Abstract: In model serving, two important decisions are when to retrain the model and how to efficiently retrain it. Having one fixed model during the entire often life-long inference process is usually detrimental to model performance, as data distribution evolves over time, resulting in a lack of reliability of the model trained on historical data. It is important to detect drift and retrain the model in time. We present an ensemble drift detection technique utilizing three different signals to capture data and concept drifts. In a practical scenario, ground truth labels of samples are received after a lag in time, which we consider appropriate. Our framework automatically decides what data to use to retrain based on the signals. It also triggers a warning indicating a likelihood of drift.
Model training in serving is not a one-time task but an incremental learning process. We address two challenges of life-long retraining: catastrophic forgetting and efficient retraining. To solve these two issues, we design a retraining model that can select important samples and important weights utilizing multi-armed bandits. To further address forgetting, we propose a new regularization term focusing on synapse and neuron importance.
Only a significant minority of companies unlock the true potential of AI as trained models accumulate dust due to challenges in MLOps. Serving reliable AI predictions to customers involves cost, effort, and planning to set up a continuous deployment pipeline. MLOps for Deep Learning demands a carefully crafted deployment pipeline. We discuss our open-source project which is a robust continuous deployment pipeline by integrating our unique drift detection and model retrain algorithms for serving DL models. We show how to efficiently deploy, monitor, and maintain DL models in production using our solution which is a Kubernetes native POC solution.

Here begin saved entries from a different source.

## src/rtl/rtc_idx_regs.sv

```systemverilog
module rtc_idx_regs #(
  parameter int CLK_HZ    = 50_000_000,
  parameter int PI_HZ     = 1024,
  parameter int INIT_SEC  = 0,
  parameter int INIT_MIN  = 0,
  parameter int INIT_HOUR = 0,
  parameter int INIT_DOW  = 0,
  parameter int INIT_DOM  = 1,
  parameter int INIT_MON  = 1,
  parameter int INIT_YEAR = 54
) (
  input  logic       clk,
  input  logic       rst_n,
  input  logic       idx_wr,
  input  logic       data_wr,
  input  logic       data_rd,
  input  logic [7:0] wdata,
  input  logic       sec_tick,
  output logic [7:0] rdata,
  output logic       err,
  output logic       per_irq
);
  localparam int DIV = CLK_HZ / PI_HZ;
  localparam int CW  = (DIV > 2) ? $clog2(DIV) : 1;
  localparam logic [CW-1:0] DIV_LAST = CW'(DIV - 1);

  localparam logic [7:0] IX_SEC = 8'h00, IX_MIN = 8'h02, IX_HR  = 8'h04,
                         IX_DOW = 8'h06, IX_DOM = 8'h07, IX_MON = 8'h08,
                         IX_YR  = 8'h09, IX_A   = 8'h0A, IX_B   = 8'h0B,
                         IX_C   = 8'h0C;

  logic [7:0] idx_q, sec_q, min_q, hr_q, dow_q, dom_q, mon_q, yr_q;
  logic       uip_q;
  logic [CW-1:0] div_q;
  logic [7:0] mdays, rd_val;
  logic       rd_bad;

  wire leap    = (yr_q[1:0] == 2'd0) && (yr_q != 8'd148) && (yr_q != 8'd248);
  wire end_min = (sec_q == 8'd59);
  wire end_hr  = end_min && (min_q == 8'd59);
  wire end_day = end_hr && (hr_q == 8'd23);
  wire end_mon = end_day && (dom_q == mdays);
  wire end_yr  = end_mon && (mon_q == 8'd12);

  always_comb begin
    case (mon_q)
      8'd2:                      mdays = leap ? 8'd29 : 8'd28;
      8'd4, 8'd6, 8'd9, 8'd11:   mdays = 8'd30;
      default:                   mdays = 8'd31;
    endcase
  end

  always_ff @(posedge clk) begin
    if (!rst_n) begin
      sec_q <= 8'(INIT_SEC);
      min_q <= 8'(INIT_MIN);
      hr_q  <= 8'(INIT_HOUR);
      dow_q <= 8'(INIT_DOW);
      dom_q <= 8'(INIT_DOM);
      mon_q <= 8'(INIT_MON);
      yr_q  <= 8'(INIT_YEAR);
    end else if (sec_tick) begin
      sec_q <= end_min ? 8'd0 : sec_q + 8'd1;
      if (end_min) min_q <= end_hr ? 8'd0 : min_q + 8'd1;
      if (end_hr)  hr_q  <= end_day ? 8'd0 : hr_q + 8'd1;
      if (end_day) begin
        dow_q <= (dow_q == 8'd6) ? 8'd0 : dow_q + 8'd1;
        dom_q <= end_mon ? 8'd1 : dom_q + 8'd1;
      end
      if (end_mon) mon_q <= end_yr ? 8'd1 : mon_q + 8'd1;
      if (end_yr)  yr_q  <= yr_q + 8'd1;
    end
  end

  always_comb begin
    rd_bad = 1'b0;
    case (idx_q)
      IX_SEC:  rd_val = sec_q;
      IX_MIN:  rd_val = min_q;
      IX_HR:   rd_val = hr_q;
      IX_DOW:  rd_val = dow_q;
      IX_DOM:  rd_val = dom_q;
      IX_MON:  rd_val = mon_q;
      IX_YR:   rd_val = yr_q;
      IX_A:    rd_val = {uip_q, 7'h26};
      IX_B:    rd_val = 8'h46;
      IX_C:    rd_val = 8'h00;
      default: begin rd_val = 8'h00; rd_bad = 1'b1; end
    endcase
  end

  always_ff @(posedge clk) begin
    if (!rst_n) begin
      idx_q <= 8'h00;
      uip_q <= 1'b1;
      rdata <= 8'h00;
      err   <= 1'b0;
    end else begin
      if (idx_wr) idx_q <= wdata;
      if (data_rd) rdata <= rd_val;
      if (data_rd && idx_q == IX_A) uip_q <= ~uip_q;
      err <= data_wr || (data_rd && rd_bad);
    end
  end

  always_ff @(posedge clk) begin
    if (!rst_n) begin
      div_q   <= '0;
      per_irq <= 1'b0;
    end else begin
      per_irq <= (div_q == DIV_LAST);
      div_q   <= (div_q == DIV_LAST) ? '0 : div_q + 1'b1;
    end
  end
endmodule

```

## config.mk

```make
export PLATFORM = sky130hd
export DESIGN_NAME = rtc_idx_regs
export DESIGN_NICKNAME = d
export VERILOG_FILES = /design/src/rtl/rtc_idx_regs.sv
export SDC_FILE = /design/constraint.sdc
export NUM_CORES = 1
export LEC_CHECK = 0
export BUFFER_PORTS_ARGS = -buffer_cell sky130_fd_sc_hd__clkbuf_2
export CAP_MARGIN = 20
export CORE_UTILIZATION = 45
export CTS_CLUSTER_DIAMETER = 80
export DETAILED_ROUTE_END_ITERATION = 7
export SLEW_MARGIN = 0
export SYNTH_ARGS = -nofsm -noshare
export SYNTH_HDL_FRONTEND = slang
export SYNTH_SLANG_ARGS = --single-unit
```

## constraint.sdc

```tcl
create_clock -name clk -period 2.56 [get_ports clk]
set_input_delay 0.256 -clock clk [delete_from_list [all_inputs] [get_ports clk]]
set_output_delay 0.256 -clock clk [all_outputs]
set_load 0.005 [all_outputs]
```

==> results of run 1 <==
[Yosys cell counts, drive strengths merged (5+ instances only)]
master  instances  share of area [%]
dfxtp          91                 37
nor2           77                5.9
nand2          49                3.8
xor2           35                6.2
nand3          25                2.5
nand4          24                3.0
a21oi          23                2.6
clkbuf         23                1.7
mux2i          23                4.7
nor3           18                2.1
o21ai          15                1.5
and3           14                1.8
xnor2          14                2.5
ha             13                3.3
inv            10               0.76
mux2           10                2.3
nand2b         10                1.3
o22ai           8                1.0
a211oi          6               0.91
nor2b           6               0.76
a22oi           5               0.76
buf             5               0.63
nor3b           5               0.76
or3             5               0.74
[sequential cells by signal (all words and copies together) (netlist names)]
name / count
idx_q: 8
min_q: 8
yr_q: 8
per_irq: 1
dow_q: 8
sec_q: 8
hr_q: 8
mon_q: 8
div_q: 16
dom_q: 8
err: 1
rdata: 8
uip_q: 1
[worst max-delay path by stage]
| stage | from | to | cells past startpoint |
|---|---|---|---|
| floorplan | mon_q[0] | yr_q[5] | 8 |
| global placement | mon_q[0] | yr_q[5] | 9 |
| detailed placement | mon_q[0] | yr_q[5] | 9 |
| CTS | mon_q[0] | yr_q[5] | 9 |
| global route | hr_q[0] | yr_q[5] | 8 |
| finish | mon_q[0] | yr_q[5] | 9 |
[through the flow]
step / utilization [%] / total power [W] / setup TNS [ps]
floorplan: - / 0.00160 / 0
detailed placement: 51.4 / 0.00167 / -38.8
global placement: 51.4 / 0.00166 / 0
CTS: 53.3 / 0.00265 / -19.4
global route: 54.2 / 0.00272 / -405
finish: 54.2 / 0.00262 / 0
[kinds of logic (layout without fill, tap and decap cells)]
| group | count (synthesis) | after routing | synth area share [%] |
|---|---|---|---|
| AOI/OAI and AO/OA | 90 | 91 | 13.7 |
| and+or+nand+nor | 260 | 260 | 27.2 |
| adders and majority gates | 13 | 13 | 3.30 |
| DFF | 91 | 91 | 36.9 |
| xor gates and xnor gates | 49 | 49 | 8.70 |
| muxes | 33 | 33 | 6.95 |
| buffers and inverters | 39 | 90 | 3.22 |
[power groups by stage]
stage | registers (W) | clock network (W) | logic, W
2_1_floorplan | 0.00147 | 0 | 0.000126
3_3_place_gp | 0.00148 | 0 | 0.000180
3_5_place_dp | 0.00149 | 0 | 0.000183
4_1_cts | 0.00145 | 0.00101 | 0.000184
5_1_grt | 0.00146 | 0.00106 | 0.000204
6_report | 0.00145 | 0.000977 | 0.000185
[cell type report]
| cell class | count | share of cell area, % |
|---|---|---|
| multi-input cells | 446 | 53.4 |
| inverters | 11 | 0.728 |
| flip-flops and latches | 91 | 32.2 |
| clock buffers | 9 | 2.18 |
| well taps | 136 | 3.00 |
| clock inverters | 7 | 1.12 |
| repair buffers | 63 | 7.45 |
[critical path: cells and delay by family (launching register included)]
kind / cells / cell delay [ps]
buffers and inverters: 2 / 270
muxes: 1 / 340
and+or+nand+nor: 3 / 860
adders and majority gates: 1 / 130
DFF: 1 / 340
AOI/OAI and AO/OA: 2 / 460
[metal layers]
metal	vias to the layer above	track usage, %	share of wire, %
li1	2157	-	-
met1	2061	30.6	48
met2	111	35.9	45
met3	24	3.59	4.8
met4	0	11.5	2.5
met5	-	0	0
[timing repair]
action	CTS	global route
gates resized for setup	1	20
endpoints found under the setup margin	6	19
buffers inserted	2	3
pin swaps	2	7
cloned	0	1
==> run summary, run 1 <==
- **number of routed nets with antenna violations** 0
- **final non-filler cell total** 763
- **post-synthesis cell count** 575
- **synthesized netlist net count** 602
- **Slew Viols, Final** 0
- **top library cells by usage in the layout, fill and taps aside** 89 x sky130_fd_sc_hd__dfxtp_1, 77 x sky130_fd_sc_hd__nor2_1, 48 x sky130_fd_sc_hd__nand2_1, 38 x sky130_fd_sc_hd__buf_4, 34 x sky130_fd_sc_hd__xor2_1
- **first-iteration detailed-routing DRC count** 264
- **Worst Hold Endpoint** err
- **RSZ-0062 raised after global routing** true
- **die area** 11,400 um2
- **P per Cell Area** 461 nW/um2
- **count of filler cells inserted in the layout** 1,023
- **clock tree buffer depth** 2
- **die boundary height** 107 um
- **clk root buf** sky130_fd_sc_hd__clkbuf_8
- **Clk pin slew, worst setup/hold paths** 110 ps
- **Setup WS pre-CTS** -35.5 ps
- **fraction of layout cells with a size suffix above 1** 19.0%
- **commonest non-fill, non-tap cell in the layout** sky130_fd_sc_hd__dfxtp_1
- **Slew Limit Headroom** 60.5%
- **count of vias placed by the detailed router** 4,353
- **Synth Cell Area** 4930 um2
- **area post-placement** 5370 um2
- **Hold Worst Slack** 72.0 ps
- **post-synthesis sequential area ratio** 36.9%
- **pin count of the biggest net entering global routing** 34
- **Final Hold Vio Count** 0
- **post-route DRC violation count** 0
- **largest stage delay on the critical path** 390 ps
- **Worst R2R Setup Slack** 40 ps
- **fraction of power spent switching nets** 27.9%
- **distinct cell type count after synthesis** 64
- **antenna cells** 0
- **reported max-cap violation count** 0
- **most used flip-flop cell after synthesis** sky130_fd_sc_hd__dfxtp_1
- **internal power summed over all cells** 0.00189 W
- **cell chain of the critical path** inv_2 -> ha_4 -> or3b_4 -> or3_4 -> a2111oi_4 -> buf_4 -> nand4_1 -> a21oi_1 -> mux2_1
- **kind of end point of the critical path** register
- **outcome** finished, final reports clean
- **Yosys Warn Count** 0
- **count of nets after finishing** 649
- **worst endpoint required time** 2840 ps
- **synth-to-layout area growth** 15.0%
- **crit path DAT** 2800 ps
- **GPL Wtd Cong** 0.905
- **Max Fclk** 0.396 GHz
- **post-route setup slack** 35.7 ps
- **number of antenna violations at the first check in global routing** 0
- **synthesized area divided by synthesized cell count** 8.58 um2
- **Worst Min Path Start** data_wr
- **I/O pin cnt** 24
- **count of cells along the worst register-to-register path** 9
- **x dimension of the die** 107 um
- **via count of the first global-routing pass** 4,245
- **asr flop ratio synth** 0%
- **capture point of the worst reg-to-reg path** yr_q[5]
- **startpoint of the worst register-to-register path** mon_q[0]
- **post-DR vias/cell** 5.71
- **hold crit path type** primary input to register
- **Overall Global Routing Usage** 22.9%
- **wire length of the first global-routing pass** 20,400 um
- **net switching power figure** 0.000730 W
- **Final min period** 2520 ps
- **# hold bufs at CTS** 0
- **cell row count** 37
- **number of buffers created by CTS** 9
- **Setup violations, final** 0
- **type of the worst setup path** register to register
- **clock network fraction of design power** 37.4%
- **worst-path maximum fanout** 7
- **Worst setup SP type** register
- **Sequential cell area** 1820 um2
- **IO buf count** 23
- **leakage component of the power** 2.11 nW
- **worst hold path cell count** 3
- **Flop pwr share** 55.6%
- **fraction of power consumed by combinational cells** 7.1%
- **Starting Density** 47.2%
- **worst skew pair latency** 390 ps
- **slowest stage cell on the critical path** sky130_fd_sc_hd__or3_4
- **worst slew pin tran** 591 ps
- **Final Skew** 11.8 ps
- **clock tree from TritonCTS** done
- **Clock Sink Count** 91
- **multi-input gate area in the final layout** 3030 um2
- **final std cell area, no fill** 5670 um2
- **wire length per cell** 16.5 um
- **portion of the clock cycle consumed by the worst path in the final layout** 98.6%
- **overflow left after global routing** 0
- **hpwl dp** 9090 um
- **final wirelength** 12,600 um
- **Seq cells post-synth** 91
- **number of flops mapped to enable cells by yosys** 0
- **H-Tree Level Count** 3
- **placeable core area** 10,500 um2
- **worst ir drop on vdd** 0.362 mV
- **first-pass iteration count of the detailed router** 5
- **number of placed instances, taps included** 742
(Power assumes the default switching activity.)
==> inputs of run 2 (changes only) <==
--- a/config.mk
+++ b/config.mk
@@ -7,6 +7,7 @@
 export LEC_CHECK = 0
 export BUFFER_PORTS_ARGS = -buffer_cell sky130_fd_sc_hd__clkbuf_2
 export CAP_MARGIN = 20
+export CORE_ASPECT_RATIO = 1.75
 export CORE_UTILIZATION = 45
 export CTS_CLUSTER_DIAMETER = 80
 export DETAILED_ROUTE_END_ITERATION = 7
==> run summary, run 2 (synthesis gave the netlist of run 1 again) <==
- **Clk pin slew, worst setup/hold paths** 70 ps, -40 ps
- **first-iteration detailed-routing DRC count** 175, -34%
- **number of routed nets with antenna violations** 0, unchanged
- **Slew Limit Headroom** 59.5%, -1.1 points
- **Top Family by Delay on Critical Path** simple AND/OR/NAND/NOR gates
- **synth-to-layout area growth** 17.2%
- **Worst setup SP type** register
- **worst skew pair latency** 350 ps, -40 ps
- **commonest non-fill, non-tap cell in the layout** sky130_fd_sc_hd__dfxtp_1
- **worst ir drop on vdd** 0.348 mV, -3.7%
- **type of the worst setup path** register to register
- **worst slew pin tran** 607 ps, +16.5 ps
- **cell row count** 50, +35%
- **top library cells by usage in the layout, fill and taps aside** 89 x sky130_fd_sc_hd__dfxtp_1, 77 x sky130_fd_sc_hd__nor2_1, 48 x sky130_fd_sc_hd__nand2_1, 36 x sky130_fd_sc_hd__buf_4, 35 x sky130_fd_sc_hd__xor2_1
- **count of filler cells inserted in the layout** 987, -3.5%
- **count of nets after finishing** 647, -0.31%
- **Final min period** 2550 ps, +25.6 ps
- **GPL Wtd Cong** 0.894, -1.2%
- **count of vias placed by the detailed router** 4,379, +0.60%
- **via count of the first global-routing pass** 4,379, +3.2%
- **I/O pin cnt** 24, unchanged
- **post-route DRC violation count** 0, unchanged
- **Hold Worst Slack** 110 ps, +38.1 ps
- **final wirelength** 13,200 um, +4.9%
- **Final Skew** 5.95 ps, -5.85 ps
- **largest stage delay on the critical path** 410 ps, +20 ps
- **x dimension of the die** 81.2 um, -24%
- **wire length per cell** 17.5 um, +6.0%
- **clk root buf** sky130_fd_sc_hd__clkbuf_16
- **# hold bufs at CTS** 0, unchanged
- **H-Tree Level Count** 3, unchanged
- **clock tree from TritonCTS** done
- **Starting Density** 46.1%, -1.0 points
- **Max Fclk** 0.392 GHz, -1.0%
- **kind of end point of the critical path** register
- **IO buf count** 23, unchanged
- **P per Cell Area** 537 nW/um2, +16%
- **overflow left after global routing** 0, unchanged
- **reported max-cap violation count** 0, unchanged
- **antenna cells** 0, unchanged
- **crit path DAT** 2790 ps, about the same
- **leakage component of the power** 2.17 nW, +2.6%
- **cell chain of the critical path** ha_4 -> or3b_4 -> or3_4 -> a2111oi_4 -> buf_6 -> nand4_1 -> a21oi_2 -> mux2_4
- **pin count of the biggest net entering global routing** 26, -24%
- **Setup violations, final** 0, unchanged
- **slowest stage cell on the critical path** sky130_fd_sc_hd__or3_4
- **count of buffering cells on the critical path with inverters included** 1, -1
- **Slew Viols, Final** 0, unchanged
- **clock tree buffer depth** 2, unchanged
- **Clock Sink Count** 91, unchanged
- **RSZ-0062 raised after global routing** true
- **number of antenna violations at the first check in global routing** 0, unchanged
- **post-DR vias/cell** 5.80, +1.7%
- **first-pass iteration count of the detailed router** 4, -1
- **die area** 11,400 um2, +0.14%
- **Overall Global Routing Usage** 24.8%, +1.9 points
- **number of buffers created by CTS** 9, unchanged
- **worst endpoint required time** 2800 ps, -40 ps
- **fraction of layout cells with a size suffix above 1** 17.6%, -1.4 points
- **die boundary height** 141 um, +32%
- **worst-path maximum fanout** 7, unchanged
- **number of placed instances, taps included** 735, -0.94%
- **largest register by flop count** div_q
- **Final Hold Vio Count** 0, unchanged
- **hold crit path type** primary input to register
- **placeable core area** 10,700 um2, +2.2%
- **wire length of the first global-routing pass** 21,400 um, +5.0%
- **outcome** finished, final reports clean
- **final cell utilization of the core** 54.1%, -0.15 points
- **final non-filler cell total** 755, -1.0%
- **flip-flop count of the largest register after layout** 16, unchanged
- **hpwl dp** 9870 um, +8.7%
- **portion of the clock cycle consumed by the worst path in the final layout** 99.6%, +1.0 points
==> run 2: changes by cell type in the layout (fill, tap and decap cells not counted), sizes merged <==
cell	previous run	this run
a21boi	3	2
clkbuf	32	34
bufinv	0	2
buf	40	39
inv	16	11
clkinvlp	0	1
==> run 2: power breakdown <==
| part | internal [W] | switching, W |
|---|---|---|
| logic | 0.0000745 | 0.000114 |
| clock network | 0.000888 | 0.000577 |
| registers | 0.00143 | 0.0000204 |
| total | 0.00239 | 0.000711 |
==> run 2: final cells by class <==
class / instances / area, um2 / share of cell area, %
timing repair buffer: 62 / 428 / 7.40
clock inverter: 5 / 85.1 / 1.47
multi-input combinational: 445 / 3000 / 51.8
tap: 130 / 163 / 2.81
inverter: 11 / 41.3 / 0.714
sequential: 91 / 1830 / 31.6
clock buffer: 11 / 243 / 4.20
==> run 2: routing by layer <==
layer  global-route usage (%)  part of all wire [%]
met1                     25.3                    38
met2                     44.3                    53
met3                     4.63                   2.8
met4                     16.4                   5.6
met5                        0                     0
==> run 2: final timing paths <==
| kind | from | to | slack [ps] | cells after the start |
|---|---|---|---|---|
| worst max-delay path | mon_q[1] | yr_q[5] | 10 | 8 |
| worst min-delay path | data_wr | err | 110 | 3 |
| worst max register to register | mon_q[1] | yr_q[5] | 10 | 8 |
| worst min register to register | div_q[0] | div_q[0] | 460 | 1 |
==> run 2: worst min-delay path, cell delays in order <==
cell and delay, ps:
sky130_fd_sc_hd__clkbuf_2 80, sky130_fd_sc_hd__a21oi_1 30, sky130_fd_sc_hd__nor2_1 60
==> run 2: per-stage QoR <==
stage / worst slack [ps] / setup TNS [ps] / cell area, um2 / total power (W)
6_report: 10.1 / 0 / 5780 / 0.00310
5_1_grt: -40.4 / -66.0 / 5780 / 0.00320
4_1_cts: 10.8 / 0 / 5710 / 0.00314
3_5_place_dp: -35.6 / -126 / 5370 / 0.00167
3_3_place_gp: 12.1 / 0 / 5370 / 0.00167
2_1_floorplan: 45.6 / 0 / 4930 / 0.00160
==> run 2: timing repair <==
item	CTS	global route
pin swaps	1	5
setup buffers	2	2
setup endpoints to repair	8	19
resized for setup	1	15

Bio: Diego Klabjan is a professor at Northwestern University, Department of Industrial Engineering and Management Sciences. He is also Founding Director, Master of Science in Analytics, and the Deep Learning Lab. His expertise is focused on data science and deep learning with a concentration in finance, insurance, and healthcare. Professor Klabjan has led projects with large companies such as The Chicago Mercantile Exchange Group, Intel, General Motors and many others, and he is also assisting numerous start-ups with their analytics needs. He is also a founder of Opex Analytics.